**Problem to solve**
Take the data below and extract the lines from the one with "export IMPL_floorplan_die_height_microns=177" to the one with "0.00406 | 0.446 |", inclusive, exactly as written.

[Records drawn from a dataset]
+--

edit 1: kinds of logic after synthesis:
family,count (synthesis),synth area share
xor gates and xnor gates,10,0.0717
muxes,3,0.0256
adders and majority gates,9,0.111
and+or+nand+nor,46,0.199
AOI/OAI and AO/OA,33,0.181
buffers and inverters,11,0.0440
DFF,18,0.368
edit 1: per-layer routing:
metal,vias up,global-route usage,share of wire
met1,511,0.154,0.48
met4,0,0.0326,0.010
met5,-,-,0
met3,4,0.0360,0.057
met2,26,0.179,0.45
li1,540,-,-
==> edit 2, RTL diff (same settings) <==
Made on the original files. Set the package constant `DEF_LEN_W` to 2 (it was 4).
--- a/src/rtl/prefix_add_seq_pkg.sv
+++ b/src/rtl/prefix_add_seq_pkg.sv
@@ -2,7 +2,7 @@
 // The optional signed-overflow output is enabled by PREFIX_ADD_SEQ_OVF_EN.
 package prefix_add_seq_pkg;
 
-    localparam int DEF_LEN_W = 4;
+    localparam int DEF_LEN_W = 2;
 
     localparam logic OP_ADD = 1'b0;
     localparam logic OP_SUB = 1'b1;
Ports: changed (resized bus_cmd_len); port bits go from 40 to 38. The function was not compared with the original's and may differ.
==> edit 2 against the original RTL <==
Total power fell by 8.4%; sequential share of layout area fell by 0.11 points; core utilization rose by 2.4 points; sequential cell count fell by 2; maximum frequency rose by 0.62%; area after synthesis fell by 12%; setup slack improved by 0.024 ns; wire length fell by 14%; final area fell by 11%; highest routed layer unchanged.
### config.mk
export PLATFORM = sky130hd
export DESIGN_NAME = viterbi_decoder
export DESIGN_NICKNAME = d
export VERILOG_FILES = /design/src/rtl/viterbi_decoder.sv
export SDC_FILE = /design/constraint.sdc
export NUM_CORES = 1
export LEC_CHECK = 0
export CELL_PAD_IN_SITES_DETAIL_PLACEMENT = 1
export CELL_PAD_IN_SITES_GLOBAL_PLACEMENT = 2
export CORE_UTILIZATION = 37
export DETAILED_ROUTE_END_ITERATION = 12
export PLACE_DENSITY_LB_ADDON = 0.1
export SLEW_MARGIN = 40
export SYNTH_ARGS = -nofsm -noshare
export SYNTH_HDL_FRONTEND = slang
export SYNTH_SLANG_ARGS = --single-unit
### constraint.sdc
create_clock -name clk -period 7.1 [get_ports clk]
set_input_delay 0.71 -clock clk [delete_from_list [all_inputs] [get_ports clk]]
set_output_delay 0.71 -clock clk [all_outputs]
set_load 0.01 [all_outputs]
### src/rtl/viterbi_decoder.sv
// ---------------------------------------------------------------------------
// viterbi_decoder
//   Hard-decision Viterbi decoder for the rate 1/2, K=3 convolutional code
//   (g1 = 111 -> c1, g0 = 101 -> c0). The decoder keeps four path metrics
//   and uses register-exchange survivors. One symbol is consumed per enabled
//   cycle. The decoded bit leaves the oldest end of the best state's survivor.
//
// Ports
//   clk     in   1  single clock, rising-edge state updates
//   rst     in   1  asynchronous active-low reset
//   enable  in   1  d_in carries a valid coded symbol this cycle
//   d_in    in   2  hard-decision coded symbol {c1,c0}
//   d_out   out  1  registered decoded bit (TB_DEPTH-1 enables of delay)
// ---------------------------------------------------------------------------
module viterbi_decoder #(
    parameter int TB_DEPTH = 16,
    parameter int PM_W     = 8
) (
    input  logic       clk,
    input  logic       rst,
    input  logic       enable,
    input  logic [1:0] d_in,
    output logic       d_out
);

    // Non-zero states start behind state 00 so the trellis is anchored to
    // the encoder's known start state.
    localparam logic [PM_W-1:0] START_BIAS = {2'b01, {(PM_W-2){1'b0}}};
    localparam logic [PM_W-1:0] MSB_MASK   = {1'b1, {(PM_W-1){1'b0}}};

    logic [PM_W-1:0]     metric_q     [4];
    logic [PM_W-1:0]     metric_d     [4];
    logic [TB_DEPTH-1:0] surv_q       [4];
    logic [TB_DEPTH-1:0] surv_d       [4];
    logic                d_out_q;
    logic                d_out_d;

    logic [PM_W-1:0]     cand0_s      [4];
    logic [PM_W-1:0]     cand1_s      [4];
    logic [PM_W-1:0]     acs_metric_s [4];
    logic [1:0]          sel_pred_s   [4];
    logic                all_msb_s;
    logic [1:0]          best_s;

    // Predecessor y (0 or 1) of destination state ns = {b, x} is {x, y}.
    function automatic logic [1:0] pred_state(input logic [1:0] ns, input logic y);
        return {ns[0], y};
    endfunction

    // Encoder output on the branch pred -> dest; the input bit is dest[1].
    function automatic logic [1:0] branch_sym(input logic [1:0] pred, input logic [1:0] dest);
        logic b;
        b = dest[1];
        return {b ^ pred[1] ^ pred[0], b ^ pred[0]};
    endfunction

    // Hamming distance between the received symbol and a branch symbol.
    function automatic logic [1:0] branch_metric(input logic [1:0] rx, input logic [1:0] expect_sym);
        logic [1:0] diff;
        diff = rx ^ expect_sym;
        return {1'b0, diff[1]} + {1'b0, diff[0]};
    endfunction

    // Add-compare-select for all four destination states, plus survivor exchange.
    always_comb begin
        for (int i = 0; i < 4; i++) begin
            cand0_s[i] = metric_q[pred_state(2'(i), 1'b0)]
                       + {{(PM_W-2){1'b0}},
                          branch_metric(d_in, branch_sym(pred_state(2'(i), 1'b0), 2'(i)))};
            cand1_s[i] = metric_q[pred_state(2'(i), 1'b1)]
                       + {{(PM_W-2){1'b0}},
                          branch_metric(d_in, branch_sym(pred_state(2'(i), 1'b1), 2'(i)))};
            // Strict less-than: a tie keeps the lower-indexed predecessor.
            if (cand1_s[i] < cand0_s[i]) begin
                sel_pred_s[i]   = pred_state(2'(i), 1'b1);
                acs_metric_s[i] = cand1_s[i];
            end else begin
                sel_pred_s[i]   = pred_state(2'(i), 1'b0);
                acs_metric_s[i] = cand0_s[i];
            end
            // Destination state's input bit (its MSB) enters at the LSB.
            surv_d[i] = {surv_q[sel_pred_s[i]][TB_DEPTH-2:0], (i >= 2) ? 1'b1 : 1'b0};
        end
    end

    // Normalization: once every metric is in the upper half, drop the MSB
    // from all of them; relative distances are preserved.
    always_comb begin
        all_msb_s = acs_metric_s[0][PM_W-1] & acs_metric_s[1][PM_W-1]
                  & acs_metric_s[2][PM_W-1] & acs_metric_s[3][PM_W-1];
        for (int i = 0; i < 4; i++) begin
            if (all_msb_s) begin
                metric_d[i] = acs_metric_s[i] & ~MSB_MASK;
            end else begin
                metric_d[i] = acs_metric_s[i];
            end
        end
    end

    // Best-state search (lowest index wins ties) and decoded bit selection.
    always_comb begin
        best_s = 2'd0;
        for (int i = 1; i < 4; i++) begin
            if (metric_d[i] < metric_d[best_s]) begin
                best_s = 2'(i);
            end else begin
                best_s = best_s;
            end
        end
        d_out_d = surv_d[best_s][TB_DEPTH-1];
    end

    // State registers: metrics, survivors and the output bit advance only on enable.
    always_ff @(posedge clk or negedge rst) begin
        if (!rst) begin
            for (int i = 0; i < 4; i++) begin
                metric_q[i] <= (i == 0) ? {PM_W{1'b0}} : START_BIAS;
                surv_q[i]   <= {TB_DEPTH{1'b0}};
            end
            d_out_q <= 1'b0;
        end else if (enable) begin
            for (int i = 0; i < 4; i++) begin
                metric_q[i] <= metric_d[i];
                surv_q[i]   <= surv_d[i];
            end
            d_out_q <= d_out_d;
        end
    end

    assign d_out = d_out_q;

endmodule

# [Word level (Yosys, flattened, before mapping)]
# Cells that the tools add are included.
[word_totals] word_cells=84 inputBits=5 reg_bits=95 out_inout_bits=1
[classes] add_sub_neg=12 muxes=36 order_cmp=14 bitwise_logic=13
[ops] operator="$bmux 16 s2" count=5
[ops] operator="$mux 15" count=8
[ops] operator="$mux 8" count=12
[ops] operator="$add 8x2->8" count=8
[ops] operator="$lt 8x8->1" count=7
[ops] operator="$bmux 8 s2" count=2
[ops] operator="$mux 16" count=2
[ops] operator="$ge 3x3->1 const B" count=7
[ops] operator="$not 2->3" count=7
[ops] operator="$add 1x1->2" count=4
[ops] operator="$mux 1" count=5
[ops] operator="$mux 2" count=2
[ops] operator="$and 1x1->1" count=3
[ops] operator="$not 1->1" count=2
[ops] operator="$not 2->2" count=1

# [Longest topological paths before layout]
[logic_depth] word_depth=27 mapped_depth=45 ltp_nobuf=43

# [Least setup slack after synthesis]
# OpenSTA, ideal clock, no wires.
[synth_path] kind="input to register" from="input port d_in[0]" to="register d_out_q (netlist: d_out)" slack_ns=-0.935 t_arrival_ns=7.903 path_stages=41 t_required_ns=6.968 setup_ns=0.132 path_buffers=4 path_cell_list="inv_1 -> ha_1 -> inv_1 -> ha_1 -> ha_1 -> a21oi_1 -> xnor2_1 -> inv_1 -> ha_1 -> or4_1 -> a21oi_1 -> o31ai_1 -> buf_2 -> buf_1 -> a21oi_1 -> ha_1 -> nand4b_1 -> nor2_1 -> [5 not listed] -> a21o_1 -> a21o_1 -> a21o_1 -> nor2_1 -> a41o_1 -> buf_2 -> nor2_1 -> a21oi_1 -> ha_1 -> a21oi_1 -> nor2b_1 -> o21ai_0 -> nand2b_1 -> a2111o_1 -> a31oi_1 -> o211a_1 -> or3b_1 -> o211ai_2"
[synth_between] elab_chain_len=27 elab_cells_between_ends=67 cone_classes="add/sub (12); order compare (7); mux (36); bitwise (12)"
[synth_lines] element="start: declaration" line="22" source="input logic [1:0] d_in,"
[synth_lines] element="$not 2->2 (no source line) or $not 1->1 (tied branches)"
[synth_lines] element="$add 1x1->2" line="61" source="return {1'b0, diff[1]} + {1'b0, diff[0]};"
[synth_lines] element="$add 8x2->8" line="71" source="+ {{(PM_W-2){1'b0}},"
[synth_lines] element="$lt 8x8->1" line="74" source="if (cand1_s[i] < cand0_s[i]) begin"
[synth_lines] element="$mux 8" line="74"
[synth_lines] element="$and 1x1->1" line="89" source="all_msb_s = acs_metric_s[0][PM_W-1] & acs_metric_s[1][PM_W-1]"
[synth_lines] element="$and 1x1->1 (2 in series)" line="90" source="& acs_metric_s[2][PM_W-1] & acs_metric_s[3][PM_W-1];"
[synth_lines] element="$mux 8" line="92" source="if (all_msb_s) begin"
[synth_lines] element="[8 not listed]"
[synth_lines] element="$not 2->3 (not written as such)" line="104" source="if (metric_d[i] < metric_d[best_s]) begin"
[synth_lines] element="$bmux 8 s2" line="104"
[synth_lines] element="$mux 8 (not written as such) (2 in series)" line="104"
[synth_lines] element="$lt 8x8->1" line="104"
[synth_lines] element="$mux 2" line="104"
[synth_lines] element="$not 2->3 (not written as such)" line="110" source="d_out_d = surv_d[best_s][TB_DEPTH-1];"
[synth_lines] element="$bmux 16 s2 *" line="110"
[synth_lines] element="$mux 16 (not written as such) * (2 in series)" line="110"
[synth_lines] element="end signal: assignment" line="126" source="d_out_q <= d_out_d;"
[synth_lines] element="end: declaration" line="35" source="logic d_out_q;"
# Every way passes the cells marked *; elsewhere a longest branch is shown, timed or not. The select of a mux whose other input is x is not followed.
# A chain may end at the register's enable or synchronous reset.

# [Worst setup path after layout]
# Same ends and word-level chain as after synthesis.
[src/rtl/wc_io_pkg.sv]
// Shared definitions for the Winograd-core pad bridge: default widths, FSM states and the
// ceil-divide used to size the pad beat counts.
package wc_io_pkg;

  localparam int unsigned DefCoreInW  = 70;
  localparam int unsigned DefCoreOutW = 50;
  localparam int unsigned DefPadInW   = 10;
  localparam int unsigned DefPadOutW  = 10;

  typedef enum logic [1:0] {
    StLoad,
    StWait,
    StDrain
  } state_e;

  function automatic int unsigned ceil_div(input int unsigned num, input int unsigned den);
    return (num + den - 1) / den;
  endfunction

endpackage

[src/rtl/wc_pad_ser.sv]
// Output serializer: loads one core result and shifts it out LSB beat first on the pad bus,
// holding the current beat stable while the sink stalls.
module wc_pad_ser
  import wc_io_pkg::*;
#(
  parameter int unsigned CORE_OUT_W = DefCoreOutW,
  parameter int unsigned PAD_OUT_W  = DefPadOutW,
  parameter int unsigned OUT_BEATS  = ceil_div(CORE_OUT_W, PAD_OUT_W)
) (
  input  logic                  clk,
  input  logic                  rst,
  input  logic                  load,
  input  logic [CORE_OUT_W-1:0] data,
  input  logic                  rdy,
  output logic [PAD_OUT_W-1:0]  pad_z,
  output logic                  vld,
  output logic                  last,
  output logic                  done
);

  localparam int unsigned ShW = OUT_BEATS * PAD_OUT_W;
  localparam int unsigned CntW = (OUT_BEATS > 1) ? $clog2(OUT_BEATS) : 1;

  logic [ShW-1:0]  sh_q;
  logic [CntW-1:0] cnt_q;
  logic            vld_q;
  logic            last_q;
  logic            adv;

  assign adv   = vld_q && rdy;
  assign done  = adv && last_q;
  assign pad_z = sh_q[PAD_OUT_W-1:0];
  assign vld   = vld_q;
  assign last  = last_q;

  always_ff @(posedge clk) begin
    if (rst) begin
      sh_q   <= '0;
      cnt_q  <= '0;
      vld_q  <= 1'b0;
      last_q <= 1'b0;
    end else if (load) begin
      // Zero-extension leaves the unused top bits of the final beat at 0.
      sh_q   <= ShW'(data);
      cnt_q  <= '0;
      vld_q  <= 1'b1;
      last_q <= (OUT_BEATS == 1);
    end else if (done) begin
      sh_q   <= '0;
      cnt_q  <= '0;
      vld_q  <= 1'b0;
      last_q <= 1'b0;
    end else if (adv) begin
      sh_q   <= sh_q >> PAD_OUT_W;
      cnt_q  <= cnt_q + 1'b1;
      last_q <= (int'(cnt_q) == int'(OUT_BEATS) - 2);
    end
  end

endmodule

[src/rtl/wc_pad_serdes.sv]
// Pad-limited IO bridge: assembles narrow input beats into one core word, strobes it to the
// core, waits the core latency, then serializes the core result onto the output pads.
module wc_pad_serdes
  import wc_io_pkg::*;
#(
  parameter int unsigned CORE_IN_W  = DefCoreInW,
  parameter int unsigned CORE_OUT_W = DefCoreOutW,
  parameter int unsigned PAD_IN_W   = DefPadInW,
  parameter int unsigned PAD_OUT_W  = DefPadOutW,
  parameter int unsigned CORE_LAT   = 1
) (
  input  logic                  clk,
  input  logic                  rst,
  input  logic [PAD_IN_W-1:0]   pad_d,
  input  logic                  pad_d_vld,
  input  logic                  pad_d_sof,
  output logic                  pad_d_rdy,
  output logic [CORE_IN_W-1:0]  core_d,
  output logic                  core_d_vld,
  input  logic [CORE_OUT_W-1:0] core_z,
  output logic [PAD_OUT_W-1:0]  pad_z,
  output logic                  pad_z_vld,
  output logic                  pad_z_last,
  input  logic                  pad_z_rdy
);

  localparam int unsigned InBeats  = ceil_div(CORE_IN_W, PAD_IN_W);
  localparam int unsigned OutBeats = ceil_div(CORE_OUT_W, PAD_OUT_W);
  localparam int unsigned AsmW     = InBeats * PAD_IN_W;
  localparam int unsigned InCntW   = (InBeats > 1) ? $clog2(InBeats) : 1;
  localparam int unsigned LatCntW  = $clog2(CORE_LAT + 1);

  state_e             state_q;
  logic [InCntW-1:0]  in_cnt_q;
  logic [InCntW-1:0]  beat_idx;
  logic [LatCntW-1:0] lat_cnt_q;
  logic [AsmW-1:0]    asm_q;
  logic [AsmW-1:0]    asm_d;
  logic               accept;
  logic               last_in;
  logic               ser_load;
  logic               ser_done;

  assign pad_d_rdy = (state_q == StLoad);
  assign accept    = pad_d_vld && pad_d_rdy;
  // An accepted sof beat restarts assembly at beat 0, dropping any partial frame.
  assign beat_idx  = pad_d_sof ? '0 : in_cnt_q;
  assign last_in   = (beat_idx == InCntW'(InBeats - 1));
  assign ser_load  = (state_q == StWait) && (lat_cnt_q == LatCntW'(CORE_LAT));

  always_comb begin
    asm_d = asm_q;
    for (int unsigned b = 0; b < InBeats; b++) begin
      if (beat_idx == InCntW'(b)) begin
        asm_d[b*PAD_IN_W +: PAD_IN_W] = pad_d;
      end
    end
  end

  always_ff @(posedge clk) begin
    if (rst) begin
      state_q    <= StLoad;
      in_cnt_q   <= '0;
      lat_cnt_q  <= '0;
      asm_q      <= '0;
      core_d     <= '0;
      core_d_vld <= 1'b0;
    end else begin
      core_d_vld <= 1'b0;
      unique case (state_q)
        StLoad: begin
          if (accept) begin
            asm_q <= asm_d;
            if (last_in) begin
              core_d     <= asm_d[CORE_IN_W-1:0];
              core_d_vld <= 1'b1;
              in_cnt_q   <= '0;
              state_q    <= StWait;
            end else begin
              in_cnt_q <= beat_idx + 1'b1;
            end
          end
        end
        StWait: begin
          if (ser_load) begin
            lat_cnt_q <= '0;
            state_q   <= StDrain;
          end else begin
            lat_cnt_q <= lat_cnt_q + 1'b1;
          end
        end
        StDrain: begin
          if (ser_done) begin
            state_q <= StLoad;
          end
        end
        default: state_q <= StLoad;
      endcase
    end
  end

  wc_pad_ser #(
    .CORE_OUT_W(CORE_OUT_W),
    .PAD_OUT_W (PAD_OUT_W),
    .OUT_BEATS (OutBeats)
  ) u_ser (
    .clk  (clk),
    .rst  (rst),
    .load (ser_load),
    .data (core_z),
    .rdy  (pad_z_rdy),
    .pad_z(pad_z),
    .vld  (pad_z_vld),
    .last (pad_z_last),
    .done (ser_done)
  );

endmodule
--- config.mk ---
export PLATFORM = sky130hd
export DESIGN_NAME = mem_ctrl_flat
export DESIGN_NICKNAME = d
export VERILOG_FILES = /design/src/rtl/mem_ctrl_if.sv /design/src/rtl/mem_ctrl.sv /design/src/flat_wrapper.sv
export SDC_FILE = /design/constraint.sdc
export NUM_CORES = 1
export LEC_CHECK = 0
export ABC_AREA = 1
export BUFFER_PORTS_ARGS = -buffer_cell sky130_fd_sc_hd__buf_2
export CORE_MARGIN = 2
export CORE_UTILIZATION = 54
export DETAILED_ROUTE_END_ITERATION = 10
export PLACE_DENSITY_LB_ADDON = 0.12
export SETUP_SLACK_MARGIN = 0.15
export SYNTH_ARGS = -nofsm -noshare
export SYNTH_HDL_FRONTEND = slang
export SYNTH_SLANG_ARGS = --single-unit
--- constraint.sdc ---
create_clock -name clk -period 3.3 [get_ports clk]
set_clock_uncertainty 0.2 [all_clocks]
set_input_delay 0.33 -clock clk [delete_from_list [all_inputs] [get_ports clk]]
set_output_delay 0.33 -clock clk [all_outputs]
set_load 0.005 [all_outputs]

+--

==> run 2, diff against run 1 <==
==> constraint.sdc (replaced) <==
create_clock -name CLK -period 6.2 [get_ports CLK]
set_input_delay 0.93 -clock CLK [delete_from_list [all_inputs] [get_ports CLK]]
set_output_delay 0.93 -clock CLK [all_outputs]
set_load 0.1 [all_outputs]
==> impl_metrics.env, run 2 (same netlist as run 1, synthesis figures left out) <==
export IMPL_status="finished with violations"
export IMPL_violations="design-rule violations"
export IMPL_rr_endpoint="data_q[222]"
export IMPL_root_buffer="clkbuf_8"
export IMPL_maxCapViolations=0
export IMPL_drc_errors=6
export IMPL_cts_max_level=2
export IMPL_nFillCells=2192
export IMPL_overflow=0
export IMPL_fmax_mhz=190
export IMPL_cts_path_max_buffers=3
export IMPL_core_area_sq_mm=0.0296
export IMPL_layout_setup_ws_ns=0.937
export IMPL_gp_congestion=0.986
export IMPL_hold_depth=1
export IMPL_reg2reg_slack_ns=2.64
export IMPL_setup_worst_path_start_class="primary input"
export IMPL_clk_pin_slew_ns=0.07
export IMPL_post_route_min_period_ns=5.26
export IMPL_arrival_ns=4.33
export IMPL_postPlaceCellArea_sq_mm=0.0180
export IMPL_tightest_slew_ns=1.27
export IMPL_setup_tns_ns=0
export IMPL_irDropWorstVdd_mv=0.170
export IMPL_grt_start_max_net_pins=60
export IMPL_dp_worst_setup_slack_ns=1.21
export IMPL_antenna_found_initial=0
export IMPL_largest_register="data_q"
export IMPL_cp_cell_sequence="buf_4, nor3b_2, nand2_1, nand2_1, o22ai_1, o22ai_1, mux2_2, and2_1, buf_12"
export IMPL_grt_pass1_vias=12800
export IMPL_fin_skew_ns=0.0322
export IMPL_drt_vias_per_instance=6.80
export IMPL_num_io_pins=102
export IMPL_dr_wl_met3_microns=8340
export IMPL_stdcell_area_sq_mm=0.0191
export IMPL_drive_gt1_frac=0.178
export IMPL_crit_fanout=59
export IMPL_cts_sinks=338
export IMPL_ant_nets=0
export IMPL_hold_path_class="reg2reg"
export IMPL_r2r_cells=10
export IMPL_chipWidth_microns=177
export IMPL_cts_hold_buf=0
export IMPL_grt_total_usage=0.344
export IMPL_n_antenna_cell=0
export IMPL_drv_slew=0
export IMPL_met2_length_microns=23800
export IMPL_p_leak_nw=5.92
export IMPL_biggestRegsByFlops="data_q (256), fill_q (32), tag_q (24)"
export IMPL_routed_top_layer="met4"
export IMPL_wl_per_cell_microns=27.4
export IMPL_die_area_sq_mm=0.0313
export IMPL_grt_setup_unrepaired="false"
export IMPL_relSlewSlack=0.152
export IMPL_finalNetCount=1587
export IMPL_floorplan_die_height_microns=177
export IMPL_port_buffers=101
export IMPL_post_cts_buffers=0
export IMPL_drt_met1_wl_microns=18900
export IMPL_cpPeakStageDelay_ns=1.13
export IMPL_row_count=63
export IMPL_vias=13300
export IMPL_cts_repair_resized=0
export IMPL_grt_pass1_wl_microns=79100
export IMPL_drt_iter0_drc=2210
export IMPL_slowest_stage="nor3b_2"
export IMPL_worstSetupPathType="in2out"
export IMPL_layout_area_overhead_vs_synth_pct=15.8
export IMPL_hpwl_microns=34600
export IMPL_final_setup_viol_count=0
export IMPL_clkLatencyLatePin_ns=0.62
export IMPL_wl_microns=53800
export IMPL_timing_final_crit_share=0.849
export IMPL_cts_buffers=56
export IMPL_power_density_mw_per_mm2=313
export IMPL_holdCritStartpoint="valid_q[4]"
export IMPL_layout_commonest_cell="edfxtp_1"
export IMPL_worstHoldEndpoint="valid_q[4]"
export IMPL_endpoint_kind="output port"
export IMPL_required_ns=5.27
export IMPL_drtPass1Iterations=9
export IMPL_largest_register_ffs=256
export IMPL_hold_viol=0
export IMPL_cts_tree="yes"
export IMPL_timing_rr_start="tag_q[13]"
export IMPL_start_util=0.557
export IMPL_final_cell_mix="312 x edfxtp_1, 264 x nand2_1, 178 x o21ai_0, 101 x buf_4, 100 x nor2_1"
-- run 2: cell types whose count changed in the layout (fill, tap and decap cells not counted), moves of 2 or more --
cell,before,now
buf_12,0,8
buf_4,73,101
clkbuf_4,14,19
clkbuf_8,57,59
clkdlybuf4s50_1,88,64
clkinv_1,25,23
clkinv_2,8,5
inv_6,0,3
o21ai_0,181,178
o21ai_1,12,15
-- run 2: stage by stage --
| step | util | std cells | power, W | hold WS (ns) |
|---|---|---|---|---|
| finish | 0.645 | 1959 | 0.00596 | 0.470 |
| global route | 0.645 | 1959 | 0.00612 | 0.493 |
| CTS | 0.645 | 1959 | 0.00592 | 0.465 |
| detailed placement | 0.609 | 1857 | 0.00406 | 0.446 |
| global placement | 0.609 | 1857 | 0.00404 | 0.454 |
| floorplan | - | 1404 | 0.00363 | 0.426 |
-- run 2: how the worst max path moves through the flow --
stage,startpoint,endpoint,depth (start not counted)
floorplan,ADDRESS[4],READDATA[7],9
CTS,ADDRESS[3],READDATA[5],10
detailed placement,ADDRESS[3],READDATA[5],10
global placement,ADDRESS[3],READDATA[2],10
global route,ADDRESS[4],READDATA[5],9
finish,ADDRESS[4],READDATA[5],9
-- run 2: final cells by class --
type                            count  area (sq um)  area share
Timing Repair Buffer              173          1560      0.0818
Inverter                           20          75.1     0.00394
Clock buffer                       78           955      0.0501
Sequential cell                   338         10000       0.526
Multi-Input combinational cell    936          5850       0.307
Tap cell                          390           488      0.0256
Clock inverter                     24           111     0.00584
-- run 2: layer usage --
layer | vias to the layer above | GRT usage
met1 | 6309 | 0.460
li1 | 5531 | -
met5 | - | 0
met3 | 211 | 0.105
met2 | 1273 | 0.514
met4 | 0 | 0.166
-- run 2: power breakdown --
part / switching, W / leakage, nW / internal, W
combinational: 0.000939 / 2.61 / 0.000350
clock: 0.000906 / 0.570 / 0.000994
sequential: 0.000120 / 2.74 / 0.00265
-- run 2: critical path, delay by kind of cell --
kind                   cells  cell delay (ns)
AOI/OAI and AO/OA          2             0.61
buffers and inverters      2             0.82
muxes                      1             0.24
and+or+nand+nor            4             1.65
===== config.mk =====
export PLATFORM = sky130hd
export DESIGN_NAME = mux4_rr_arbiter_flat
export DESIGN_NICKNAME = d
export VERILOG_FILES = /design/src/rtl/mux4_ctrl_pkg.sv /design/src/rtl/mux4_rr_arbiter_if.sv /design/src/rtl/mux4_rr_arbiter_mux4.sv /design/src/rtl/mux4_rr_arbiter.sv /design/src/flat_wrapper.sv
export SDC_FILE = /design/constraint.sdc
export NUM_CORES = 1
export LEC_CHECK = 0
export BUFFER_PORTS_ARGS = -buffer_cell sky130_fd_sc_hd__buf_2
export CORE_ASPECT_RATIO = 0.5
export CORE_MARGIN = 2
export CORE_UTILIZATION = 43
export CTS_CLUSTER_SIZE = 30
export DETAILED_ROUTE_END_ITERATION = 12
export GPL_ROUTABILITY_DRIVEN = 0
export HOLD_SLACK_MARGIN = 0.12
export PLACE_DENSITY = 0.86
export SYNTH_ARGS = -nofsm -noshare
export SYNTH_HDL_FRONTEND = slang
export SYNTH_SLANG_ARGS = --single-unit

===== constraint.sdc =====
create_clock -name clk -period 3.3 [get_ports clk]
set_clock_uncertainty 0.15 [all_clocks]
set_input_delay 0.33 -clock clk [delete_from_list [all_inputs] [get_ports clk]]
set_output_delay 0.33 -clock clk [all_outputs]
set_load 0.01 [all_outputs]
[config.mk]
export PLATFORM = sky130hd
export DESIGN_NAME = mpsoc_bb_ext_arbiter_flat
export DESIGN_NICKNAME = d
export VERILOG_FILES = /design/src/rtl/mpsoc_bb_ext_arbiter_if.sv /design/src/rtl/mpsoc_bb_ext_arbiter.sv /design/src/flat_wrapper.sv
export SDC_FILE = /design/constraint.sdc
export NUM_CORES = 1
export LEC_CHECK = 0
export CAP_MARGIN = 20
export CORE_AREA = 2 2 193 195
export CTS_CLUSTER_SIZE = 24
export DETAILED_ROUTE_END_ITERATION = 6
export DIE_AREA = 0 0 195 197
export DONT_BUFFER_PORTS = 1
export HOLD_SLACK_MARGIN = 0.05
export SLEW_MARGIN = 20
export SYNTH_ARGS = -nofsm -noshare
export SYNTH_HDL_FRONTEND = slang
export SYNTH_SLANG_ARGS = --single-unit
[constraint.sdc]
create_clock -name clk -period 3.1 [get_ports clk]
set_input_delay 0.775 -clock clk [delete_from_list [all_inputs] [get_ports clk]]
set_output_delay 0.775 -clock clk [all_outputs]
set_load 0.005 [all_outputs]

+--

**Task output**
export IMPL_floorplan_die_height_microns=177
export IMPL_port_buffers=101
export IMPL_post_cts_buffers=0
export IMPL_drt_met1_wl_microns=18900
export IMPL_cpPeakStageDelay_ns=1.13
export IMPL_row_count=63
export IMPL_vias=13300
export IMPL_cts_repair_resized=0
export IMPL_grt_pass1_wl_microns=79100
export IMPL_drt_iter0_drc=2210
export IMPL_slowest_stage="nor3b_2"
export IMPL_worstSetupPathType="in2out"
export IMPL_layout_area_overhead_vs_synth_pct=15.8
export IMPL_hpwl_microns=34600
export IMPL_final_setup_viol_count=0
export IMPL_clkLatencyLatePin_ns=0.62
export IMPL_wl_microns=53800
export IMPL_timing_final_crit_share=0.849
export IMPL_cts_buffers=56
export IMPL_power_density_mw_per_mm2=313
export IMPL_holdCritStartpoint="valid_q[4]"
export IMPL_layout_commonest_cell="edfxtp_1"
export IMPL_worstHoldEndpoint="valid_q[4]"
export IMPL_endpoint_kind="output port"
export IMPL_required_ns=5.27
export IMPL_drtPass1Iterations=9
export IMPL_largest_register_ffs=256
export IMPL_hold_viol=0
export IMPL_cts_tree="yes"
export IMPL_timing_rr_start="tag_q[13]"
export IMPL_start_util=0.557
export IMPL_final_cell_mix="312 x edfxtp_1, 264 x nand2_1, 178 x o21ai_0, 101 x buf_4, 100 x nor2_1"
-- run 2: cell types whose count changed in the layout (fill, tap and decap cells not counted), moves of 2 or more --
cell,before,now
buf_12,0,8
buf_4,73,101
clkbuf_4,14,19
clkbuf_8,57,59
clkdlybuf4s50_1,88,64
clkinv_1,25,23
clkinv_2,8,5
inv_6,0,3
o21ai_0,181,178
o21ai_1,12,15
-- run 2: stage by stage --
| step | util | std cells | power, W | hold WS (ns) |
|---|---|---|---|---|
| finish | 0.645 | 1959 | 0.00596 | 0.470 |
| global route | 0.645 | 1959 | 0.00612 | 0.493 |
| CTS | 0.645 | 1959 | 0.00592 | 0.465 |
| detailed placement | 0.609 | 1857 | 0.00406 | 0.446 |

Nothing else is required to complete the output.